American Internet entrepreneur (born 1972)

Matt Rutledge (born 1972) is an American Internet entrepreneur, best known as the founder and former CEO of the daily deal site Woot. Woot was acquired by Amazon in 2010, and Rutledge resigned his position at Amazon in 2012. Rutledge launched a new daily-deal site, Meh, in 2014.

==Early life==
Rutledge grew up in San Antonio and Carrollton, Texas. He was an undistinguished high school student. He then moved to the St. Louis, Missouri area to live with his mother, but returned to Texas to avoid paying some $8,000 in traffic tickets.

==Origins and Founding of Woot==
While working at a Dallas-area computer retailer called Resource Concepts, Rutledge began attending the monthly First Saturday swap meets, selling refurbished PC parts from a truck in the wee hours of the morning. In 1994, Rutledge launched his first company, Synapse Micro, wholesaling tech products to primarily mom-and-pop computer shops.

In 2004, Rutledge launched Woot as an outgrowth of Synapse Micro, offering a single product a day at steeply discounted prices. "I wanted it to be a blog and a store at the same time," Rutledge told Inc.

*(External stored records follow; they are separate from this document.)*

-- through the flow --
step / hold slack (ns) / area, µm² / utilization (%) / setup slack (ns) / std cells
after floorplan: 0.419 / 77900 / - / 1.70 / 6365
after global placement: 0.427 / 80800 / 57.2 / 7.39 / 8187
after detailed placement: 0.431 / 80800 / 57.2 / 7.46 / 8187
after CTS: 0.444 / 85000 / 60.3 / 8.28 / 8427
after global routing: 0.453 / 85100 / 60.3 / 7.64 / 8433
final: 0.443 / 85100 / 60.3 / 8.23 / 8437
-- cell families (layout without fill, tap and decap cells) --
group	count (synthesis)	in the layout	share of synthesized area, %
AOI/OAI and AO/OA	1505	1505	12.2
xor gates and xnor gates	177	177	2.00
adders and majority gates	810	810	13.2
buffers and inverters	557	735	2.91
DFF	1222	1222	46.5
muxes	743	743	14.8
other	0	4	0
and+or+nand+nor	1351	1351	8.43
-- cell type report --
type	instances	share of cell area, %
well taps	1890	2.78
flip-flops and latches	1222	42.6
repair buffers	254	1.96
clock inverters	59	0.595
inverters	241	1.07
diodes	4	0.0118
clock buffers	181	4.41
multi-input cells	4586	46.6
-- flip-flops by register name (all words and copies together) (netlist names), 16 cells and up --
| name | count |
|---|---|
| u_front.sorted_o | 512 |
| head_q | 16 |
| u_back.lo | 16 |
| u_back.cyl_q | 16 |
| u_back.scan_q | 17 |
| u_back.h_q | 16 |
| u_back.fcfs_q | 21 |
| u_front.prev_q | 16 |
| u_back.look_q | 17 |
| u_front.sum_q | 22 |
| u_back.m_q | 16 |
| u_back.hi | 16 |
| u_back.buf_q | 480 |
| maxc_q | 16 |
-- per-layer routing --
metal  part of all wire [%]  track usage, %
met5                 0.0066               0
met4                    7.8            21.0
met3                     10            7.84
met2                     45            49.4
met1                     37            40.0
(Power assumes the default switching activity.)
--- src/wfes_pkg.sv ---
package wfes_pkg;

	// build-time defaults
	localparam int SEED_DEPTH_DEF = 16;
	localparam int FRAC_BITS_DEF  = 16;

	// most results one item may cause; also caps the seed buffer
	localparam int OUT_LIMIT = 16;

	// field and port widths
	localparam int RAW_W       = 16;
	localparam int OUT_W       = 33;
	localparam int S_TDATA_W   = 16;
	localparam int M_TDATA_W   = 40;
	localparam int GAIN_W      = 16;
	localparam int GAIN_FRAC   = 16;
	localparam int INIT_W      = 5;
	localparam int CFG_IDX_W   = 1;
	localparam int CFG_DATA_W  = 16;

	// register map
	localparam logic [CFG_IDX_W-1:0] REG_EMA_GAIN   = 1'b0;
	localparam logic [CFG_IDX_W-1:0] REG_INIT_COUNT = 1'b1;

	localparam logic [GAIN_W-1:0] GAIN_RESET = 16'd11880;
	localparam logic [INIT_W-1:0] INIT_RESET = 5'd15;

	// small-divisor divider: divisor width, quotient bits per cycle
	localparam int DVW      = 5;
	localparam int DIV_BITS = 8;
	localparam logic [DVW-1:0] BOX_TAPS = 5'd3;

	typedef struct packed {
		logic           start;
		logic [DVW-1:0] divisor;
	} div_req_t;

	typedef struct packed {
		logic done;
		logic inexact;
	} div_rsp_t;

endpackage

--- src/wfes_div.sv ---
module wfes_div #(
	parameter int DW = 40
) (
	input  logic                clk,
	input  logic                arst_n,
	input  wfes_pkg::div_req_t  req,
	input  logic [DW-1:0]       dividend,
	output wfes_pkg::div_rsp_t  rsp,
	output logic [DW-1:0]       quotient
);

	localparam int STEPS = DW / wfes_pkg::DIV_BITS;
	localparam int CW    = $clog2(STEPS + 1);

	logic [DW-1:0]                quo_q;
	logic [wfes_pkg::DVW-1:0]     rem_q;
	logic [wfes_pkg::DVW-1:0]     dvs_q;
	logic [CW-1:0]                cnt_q;
	logic                         done_q;

	logic [wfes_pkg::DVW:0]       step_r;
	logic [DW-1:0]                step_q;

	// shift in one dividend bit per step, subtract where the remainder allows
	always_comb begin
		step_r = {1'b0, rem_q};
		step_q = quo_q;
		for (int k = 0; k < wfes_pkg::DIV_BITS; k++) begin
			step_r = {step_r[wfes_pkg::DVW-1:0], step_q[DW-1]};
			step_q = {step_q[DW-2:0], 1'b0};
			if (step_r >= {1'b0, dvs_q}) begin
				step_r    = step_r - {1'b0, dvs_q};
				step_q[0] = 1'b1;
			end
		end
	end

	always_ff @(posedge clk or negedge arst_n) begin
		if (!arst_n) begin
			cnt_q  <= '0;
			done_q <= 1'b0;
		end else begin
			done_q <= 1'b0;
			if (req.start) begin
				cnt_q <= CW'(STEPS);
			end else if (cnt_q != '0) begin
				cnt_q <= cnt_q - 1'b1;
				if (cnt_q == CW'(1)) begin
					done_q <= 1'b1;
				end
			end
		end
	end

	always_ff @(posedge clk) begin
		if (req.start) begin
			quo_q <= dividend;
			rem_q <= '0;
			dvs_q <= req.divisor;
		end else if (cnt_q != '0) begin
			quo_q <= step_q;
			rem_q <= step_r[wfes_pkg::DVW-1:0];
		end
	end

	assign quotient    = quo_q;
	assign rsp.done    = done_q;
	assign rsp.inexact = (rem_q != '0);

endmodule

Magazine. To that end, he encouraged the site's copywriters to be entertainingly frank about the shortcomings of the often obsolete products sold on the site. "We feel that if we don't do a good job describing what's wrong with a product, people will assume we just don't know. That's where most retailers fail. To them, every product is perfect."

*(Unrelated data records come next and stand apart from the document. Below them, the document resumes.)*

[src/rtl/core/crc_framed_request_reply_engine_defines.svh]
// Assertion macros shared by the CRC framed request/reply engine RTL.
// No dependencies; included by the files that carry concurrent assertions.
`ifndef CRC_FRAMED_REQUEST_REPLY_ENGINE_DEFINES_SVH
`define CRC_FRAMED_REQUEST_REPLY_ENGINE_DEFINES_SVH

// Checked on every rising edge of clk outside reset.
`define CRF_ASSERT(label, prop, msg) \
    label: assert property (@(posedge clk) disable iff (!rst_n) (prop)) else $error(msg);

// Checked on every rising edge of clk, also while reset is held.
`define CRF_ASSERT_ALWAYS(label, prop, msg) \
    label: assert property (@(posedge clk) (prop)) else $error(msg);

`endif

[src/rtl/core/crf_pkg.sv]
// Package for the CRC framed request/reply engine: field widths, codes,
// phase type, flag type, register reset values and the CRC-8 step function.
// No dependencies.
package crf_pkg;

    // Field widths of the request and result words.
    localparam int OP_W        = 3;
    localparam int BYTE_W      = 8;
    localparam int PHASE_W     = 3;
    localparam int FRAME_W     = 32;
    localparam int COUNT_W     = 3;
    localparam int TICKS_W     = 16;

    // Configuration port widths.
    localparam int CFG_INDEX_W = 3;
    localparam int CFG_DATA_W  = 32;

    // Configuration register widths.
    localparam int MSG_W       = 24;
    localparam int MSG_LEN_W   = 2;
    localparam int EXP_W       = 32;
    localparam int REPLY_LEN_W = 3;

    // Request operation codes.
    localparam logic [OP_W-1:0] OP_TICK       = 3'd0;
    localparam logic [OP_W-1:0] OP_START      = 3'd1;
    localparam logic [OP_W-1:0] OP_SEND_DONE  = 3'd2;
    localparam logic [OP_W-1:0] OP_REPLY_BYTE = 3'd3;
    localparam logic [OP_W-1:0] OP_CLEAR      = 3'd4;

    // Configuration register indexes.
    localparam logic [CFG_INDEX_W-1:0] CFG_MESSAGE_BYTES  = 3'd0;
    localparam logic [CFG_INDEX_W-1:0] CFG_MESSAGE_LENGTH = 3'd1;
    localparam logic [CFG_INDEX_W-1:0] CFG_EXPECTED_REPLY = 3'd2;
    localparam logic [CFG_INDEX_W-1:0] CFG_REPLY_LENGTH   = 3'd3;
    localparam logic [CFG_INDEX_W-1:0] CFG_TIMEOUT_TICKS  = 3'd4;

    // Configuration register reset values.
    localparam logic [MSG_W-1:0]       MESSAGE_BYTES_RST  = 24'd10828926;
    localparam logic [MSG_LEN_W-1:0]   MESSAGE_LENGTH_RST = 2'd3;
    localparam logic [EXP_W-1:0]       EXPECTED_REPLY_RST = 32'd1470446719;
    localparam logic [REPLY_LEN_W-1:0] REPLY_LENGTH_RST   = 3'd4;
    localparam logic [TICKS_W-1:0]     TIMEOUT_TICKS_RST  = 16'd100;

    // CRC-8 generator polynomial (x^8 + x^2 + x + 1), MSB first.
    localparam logic [BYTE_W-1:0] CRC_POLY = 8'h07;
    localparam logic [BYTE_W-1:0] CRC_MSB  = 8'h80;

    // Transaction phase.
    typedef enum logic [PHASE_W-1:0] {
        PH_IDLE  = 3'd0,
        PH_BUILD = 3'd1,
        PH_SEND  = 3'd2,
        PH_REPLY = 3'd3,
        PH_GOOD  = 3'd4,
        PH_BAD   = 3'd5,
        PH_HOST  = 3'd6
    } phase_t;

    // Status flags: frame ready to send, reply byte wanted, timed out.
    typedef struct packed {
        logic tmo;
        logic rx;
        logic tx;
    } flags_t;

    // Folds one byte into a running CRC-8, one bit per step.
    function automatic logic [BYTE_W-1:0] crc8_update(input logic [BYTE_W-1:0] crc_in,
                                                       input logic [BYTE_W-1:0] data);
        logic [BYTE_W-1:0] c;
        c = crc_in ^ data;
        for (int b = 0; b < BYTE_W; b++) begin
            if ((c & CRC_MSB) != '0) begin
                c = (c << 1) ^ CRC_POLY;
            end else begin
                c = c << 1;
            end
        end
        return c;
    endfunction

endpackage

[src/rtl/core/crf_if.sv]
// Valid/ready channel interfaces of the CRC framed request/reply engine.
// Depends on crf_pkg for the field widths.
interface crf_req_if;
    import crf_pkg::*;

    logic              valid;
    logic              ready;
    logic [OP_W-1:0]   op;
    logic [BYTE_W-1:0] tick_delta;
    logic [BYTE_W-1:0] reply_byte;

    modport source (output valid, output op, output tick_delta, output reply_byte,
                    input ready);
    modport sink   (input valid, input op, input tick_delta, input reply_byte,
                    output ready);
endinterface

interface crf_rsp_if;
    import crf_pkg::*;

    logic               valid;
    logic               ready;
    logic [PHASE_W-1:0] phase;
    logic               frame_ready;
    logic               byte_wanted;
    logic               timed_out;
    logic [FRAME_W-1:0] frame;
    logic [COUNT_W-1:0] frame_length;

    modport source (output valid, output phase, output frame_ready, output byte_wanted,
                    output timed_out, output frame, output frame_length,
                    input ready);
    modport sink   (input valid, input phase, input frame_ready, input byte_wanted,
                    input timed_out, input frame, input frame_length,
                    output ready);
endinterface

After four years of rapid growth, in 2008 Woot was named the #1 Fastest Growing Private Retail Company in America and the #1 Fastest Growing Private Company in the Dallas-Fort Worth Area by Inc..

==Acquisition by Amazon==
In June 2010, Amazon acquired Woot for a reported $110 million. Rutledge remained as CEO. The company's headquarters remained in Carrollton, although the creative and web development team, previously based in St. Louis, moved to the Amazon campus in Seattle.

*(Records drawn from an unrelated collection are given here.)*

**src/design/lcs_pkg.sv**
```systemverilog
package lcs_pkg;

    // field widths
    localparam int RAW_W   = 32;
    localparam int PIX_W   = 16;
    localparam int GAIN_W  = 32;
    localparam int BIAS_W  = 40;
    localparam int PT_W    = 32;
    localparam int FRAC_W  = 16;
    localparam int IDX_W   = 4;
    localparam int DATA_W  = 40;

    // datapath widths
    localparam int X_W     = 17;               // scaled input, signed
    localparam int PROD_W  = GAIN_W + X_W;     // gain * x, signed
    localparam int Q_W     = PROD_W - FRAC_W;  // integer part of gain * x + bias
    localparam int DEN_W   = 32;               // white - black, and v - black
    localparam int QUO_W   = PIX_W;            // quotient bits
    localparam int NUM_W   = DEN_W + QUO_W;    // (v - black) * range
    localparam int DIV_STEPS = QUO_W;          // one quotient bit per stage

    // guarded int mode limit
    localparam logic signed [RAW_W-1:0] GUARD_LIMIT = 32'sd16777215;

    typedef enum logic [1:0] {
        MODE_BYTE      = 2'd0,
        MODE_S16       = 2'd1,
        MODE_INT_GUARD = 2'd2,
        MODE_INT_RAW   = 2'd3
    } t_mode;

    typedef enum logic [IDX_W-1:0] {
        REG_MODE  = 4'd0,
        REG_GAIN  = 4'd1,
        REG_BIAS  = 4'd2,
        REG_BLACK = 4'd3,
        REG_WHITE = 4'd4,
        REG_OMIN  = 4'd5,
        REG_OMAX  = 4'd6,
        REG_RANGE = 4'd7
    } t_reg_idx;

    // which output a pixel takes after the black / white tests
    typedef enum logic [1:0] {
        SEL_MIN = 2'd0,
        SEL_MAX = 2'd1,
        SEL_DIV = 2'd2
    } t_sel;

    typedef struct packed {
        t_mode                      mode;
        logic signed [GAIN_W-1:0]   gain;
        logic signed [BIAS_W-1:0]   bias;
        logic signed [PT_W-1:0]     black_point;
        logic signed [PT_W-1:0]     white_point;
        logic [PIX_W-1:0]           out_min;
        logic [PIX_W-1:0]           out_max;
        logic [PIX_W-1:0]           display_range;
    } t_cfg;

    typedef struct packed {
        logic signed [RAW_W-1:0]    raw_pixel;
        logic                       frame_end;
    } t_pix_in;

    typedef struct packed {
        logic [PIX_W-1:0]           shown_pixel;
        logic                       frame_end_out;
    } t_pix_out;

    // front end to divider
    typedef struct packed {
        logic                       valid;
        t_sel                       sel;
        logic                       byte_mode;
        logic                       frame_end;
        logic [NUM_W-1:0]           num;
        logic [DEN_W-1:0]           den;
    } t_div_in;

endpackage

```
**src/design/lcs_regs.sv**
```systemverilog
module lcs_regs (
    input  logic                        i_clk,
    input  logic                        i_rst_n,
    input  logic                        i_wr_en,
    input  logic [lcs_pkg::IDX_W-1:0]   i_wr_index,
    input  logic [lcs_pkg::DATA_W-1:0]  i_wr_data,
    output lcs_pkg::t_cfg               o_cfg
);
    import lcs_pkg::*;

    t_cfg r_cfg;

    always_ff @(posedge i_clk) begin
        if (!i_rst_n) begin
            r_cfg.mode          <= MODE_S16;
            r_cfg.gain          <= 32'sd65536;
            r_cfg.bias          <= '0;
            r_cfg.black_point   <= '0;
            r_cfg.white_point   <= 32'sd65535;
            r_cfg.out_min       <= '0;
            r_cfg.out_max       <= '1;
            r_cfg.display_range <= '1;
        end else if (i_wr_en) begin
            case (i_wr_index)
                REG_MODE:  r_cfg.mode          <= t_mode'(i_wr_data[1:0]);
                REG_GAIN:  r_cfg.gain          <= $signed(i_wr_data[GAIN_W-1:0]);
                REG_BIAS:  r_cfg.bias          <= $signed(i_wr_data[BIAS_W-1:0]);
                REG_BLACK: r_cfg.black_point   <= $signed(i_wr_data[PT_W-1:0]);
                REG_WHITE: r_cfg.white_point   <= $signed(i_wr_data[PT_W-1:0]);
                REG_OMIN:  r_cfg.out_min       <= i_wr_data[PIX_W-1:0];
                REG_OMAX:  r_cfg.out_max       <= i_wr_data[PIX_W-1:0];
                REG_RANGE: r_cfg.display_range <= i_wr_data[PIX_W-1:0];
                default: begin
                    // unmapped index, write dropped
                end
            endcase
        end
    end

    assign o_cfg = r_cfg;

endmodule

```
**config.mk**
```make
export PLATFORM = sky130hd
export DESIGN_NAME = lcs_regs
export DESIGN_NICKNAME = d
export VERILOG_FILES = /design/src/design/lcs_pkg.sv /design/src/design/lcs_regs.sv
export SDC_FILE = /design/constraint.sdc
export NUM_CORES = 1
export LEC_CHECK = 0
export ABC_AREA = 1
export BUFFER_PORTS_ARGS = -buffer_cell sky130_fd_sc_hd__buf_2
export CORE_MARGIN = 4
export CORE_UTILIZATION = 55
export CTS_CLUSTER_DIAMETER = 30
export DETAILED_ROUTE_END_ITERATION = 16
export HOLD_SLACK_MARGIN = 0.06
export PLACE_DENSITY = 0.85
export SETUP_SLACK_MARGIN = 0.4
export SLEW_MARGIN = 20
export SYNTH_ARGS = -nofsm -noshare
export SYNTH_HDL_FRONTEND = slang
export SYNTH_SLANG_ARGS = --single-unit
```
**constraint.sdc**
```tcl
create_clock -name i_clk -period 2.4 [get_ports i_clk]
set_clock_uncertainty 0.1 [all_clocks]
set_input_delay 0.36 -clock i_clk [delete_from_list [all_inputs] [get_ports i_clk]]
set_output_delay 0.36 -clock i_clk [all_outputs]
set_load 0.02 [all_outputs]
```
==> reports/results.ini <==
[status]
status=completed

[die]
core.rowCount=42
ioPinCount=233
die-area_mm2=0.0158
initial_core_util_pct=56.7
core_area_mm2=0.0134
die_x_um=126
die_h_um=126

[finish]
areaGrowthSynthToFinish_pct=24.9
finalNetCount=1327
fill_cells=1103
drive_above_1_share_pct=22.9
fin_cells=1470
largest_reg_flops=186
final_core_util_pct=70.8

[drt]
drt-total-wl_um=22800
dr_wl_met3_um=2000
drt_iter0_markers=962
via_per_inst=5.30
drt-met1-wl_um=9880
route.detailed.drc=0
detail_route.wl_per_cell_um=15.5
dr_wl_met2_um=10500
topRoutingLayerUsed=met4
antenna_left=0
drt_first_pass_iters=6
dr_total_vias=7789

[clocking]
cts_resized=0
cts_sinks=186
ctsHoldBuffers=0
post-cts-setup-buffers=0
tritoncts=yes
path_clk_slew_ns=0.07
cts_buffers=17
cts.htree.levels=4
insertion_delay_ns=0.42
clk_path_buf_depth=2
root_buffer=clkbuf_16

[logic_synthesis]
synth_nets=1140
ys.warnings.count=0
synthCells=1093
yosys.area.top_type_share_pct=49.0
synth-adder-area-share_pct=0
syn-cell-area_mm2=0.00759
yosysUniqueCellTypes=15
synth-xor-area-share_pct=0
synthTopCellsByArea=dfxtp_1, nand2_1, nor2_1
synth-simple-area-share_pct=40.6
synth-seq-area-share_pct=49.0
synth.avg_cell_area_um2=6.95
yosysTopAreaCell=dfxtp_1
synth_compound_gate_area_share_pct=0.0659
ys_ff_latch=186
synth_top_family_by_area=simple AND/OR/NAND/NOR gates
synthMuxAreaShare_pct=0

[global_route]
grtUsageTotal_pct=27.7
grt_pass1_wl_um=35700
grt_start_max_net_pins=109
antenna_found_initial=1
first_global_vias=6912
grt_overflow=0

[placed_design]
port_buffers=232
post-place-cells=1437
gp_congestion=0.856
place_hpwl_um=15500

[sta]
setup_viol=0
hold_viol_final=0
finalMaxSlewViolations=0
fin_setup_tns_ns=0
clock.fmax_mhz=659
period_minus_slack_ns=1.52
fin_crit_sh_pct=63.2
slew-limit-headroom_pct=54.6
worstMarginPinSlew_ns=0.680
rsz0062_at_grt=no
hold_ws_ns=0.0943

[worst_setup_path]
ff2ff_setup_slack_ns=1.64
crit-reg2reg-capture=o_cfg[84]$_SDFFE_PN0P_
r2r_cells=4
worst-path-max-fanout=108
required_ns=2.66
arrival_ns=1.77
timing.rr.start=o_cfg[84]$_SDFFE_PN0P_
cp-start-kind=input port
critPathKind=in -> reg
end_kind=flip-flop

[worst_hold_path]
hold_class=in -> reg
hp-start=i_wr_data[3]
hold_end=o_cfg[51]$_SDFFE_PN1P_
hold_depth=3

[power]
total_power_w=0.00676
p_leak_nw=4.79
p_per_area_mw_per_mm2=713
peakVddDrop_mv=0.443

[job]
timing.max_cap.violations=0

## worst max-delay path: stages
cell and delay, ns:
buf_2 0.14, nor2_4 0.14, buf_12 0.33, nand3_1 0.15, buf_4 0.27, nand2_1 0.11
inv_1 0.05, nor2_1 0.09
## metal layers
metal,GRT usage [%],up-vias
li1,-,3777
met1,38.4,3586
met2,43.2,380
met3,6.14,46
met4,9.12,0
met5,0,-
## worst max path at each step
stage	startpoint	to	cells after the start
6_report	i_wr_index[3]	o_cfg[96]$_SDFFE_PN0P_	8
5_1_grt	i_wr_index[3]	o_cfg[98]$_SDFFE_PN0P_	8
4_1_cts	o_cfg[115]$_SDFFE_PN0P_	o_cfg[115]	1
3_5_place_dp	i_wr_index[1]	o_cfg[17]$_SDFFE_PN1P_	6
3_3_place_gp	i_wr_index[1]	o_cfg[17]$_SDFFE_PN1P_	6
2_1_floorplan	i_wr_en	o_cfg[153]$_SDFFE_PN0P_	8
## stage by stage
stage | setup slack [ns] | area, um2
detailed placement | 0.522 | 8860
finish | 0.883 | 9480
global placement | 0.590 | 8860
floorplan | 0.973 | 7590
CTS | 0.950 | 9480
global route | 0.786 | 9480
## layout by cell type (no fill, tap or decap)
cell        netlist  layout
dfxtp_1         186     186
clkbuf_8          0       3
nand3_2           4       4
nor2_2            4       6
clkbuf_1         31       2
nor2_1          244     239
nand3_1         100     100
buf_2            36     230
clkinvlp_4        0       2
clkbuf_16         0      17
buf_4             5       8
diode_2           0       1
bufinv_16         0       3
nor2_4            2       5
clkinv_4          0       3
inv_2             4       4
buf_12            0       8
nand2_1         271     271
inv_1           108     108
nand4_1          90      90
buf_6             0       1
o21ai_0           1       1
clkinv_2          0       2
## final cells by class
cell class | instances | area (um2) | area share (%)
clock inverters | 10 | 141 | 1.49
multi-input cells | 716 | 3120 | 32.9
diodes | 1 | 2.50 | 0.0264
clock buffers | 22 | 474 | 5.00
inverters | 112 | 420 | 4.43
flip-flops and latches | 186 | 3720 | 39.3
well taps | 176 | 220 | 2.32
repair buffers | 247 | 1380 | 14.6
## power breakdown
part	total (W)	leakage, nW	internal [W]	switching (W)
registers	0.00319	1.51	0.00315	0.0000380
logic	0.000661	2.98	0.000194	0.000467
clock network	0.00291	0.296	0.00173	0.00118
total	0.00676	4.79	0.00507	0.00169
## kinds of logic (layout without fill, tap and decap cells)
logic type | after synthesis | in the layout
buf+inv | 191 | 391
simple gates | 715 | 715
other cells | 0 | 1
flops | 186 | 186
compound gates | 1 | 1
## Yosys cell counts
cell and n:
inv_2 4, buf_1 7, nor2_2 4, dfxtp_1 186, nor2_4 2, o21ai_0 1, nand4_1 90, clkbuf_1 31
buf_4 5, buf_2 36, nand2_1 271, inv_1 108, nor2_1 244, nand3_1 100, nand3_2 4
Power figures use the tool's default switching activity.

Amazon's ownership of Woot was characterized by increasing complexity of the company's simple business model, moving away from the deal-of-the-day approach to a broader collection of flash sales. Critics claimed that the post-acquisition Woot lost much of its appeal. Woot "was just too eccentric to slot smoothly into a big company that thrives on being orderly. So all those crazy edges got hacked off until it did fit," wrote CNET blogger Amanda Kooser in 2013. "This approach is all Amazon knows. It's just too bad it had to stomp out a fun little corner of geek commerce and camaraderie in the process."

Rutledge largely agreed with these criticisms and took some of the responsibility for them, saying he was "unable to represent our needs in a succinct, convincing manner" within Amazon. "The goal-based tactical needs of Amazon were unable to appreciate a relatively small artful business model with different growth drivers."

==Founding of Mediocre Laboratories and meh.com==

Rutledge left Woot in 2012 citing his greater interest in creating and growing new companies than in managing an Amazon subsidiary.

His first public project after leaving Woot was A Mediocre Corporation, so named, in Rutledge's words, "to lower expectations with the brand". Rutledge paid $100,000 for the meh.com domain in June 2014.

A Mediocre Corporation launched Meh.com in July 2014, preceded by a Kickstarter campaign describing Meh as a revival of "The Classic Daily Deal Site". "The underlying premise is that we're building a store that you don't need to buy anything from to have fun," Rutledge told Business Insider.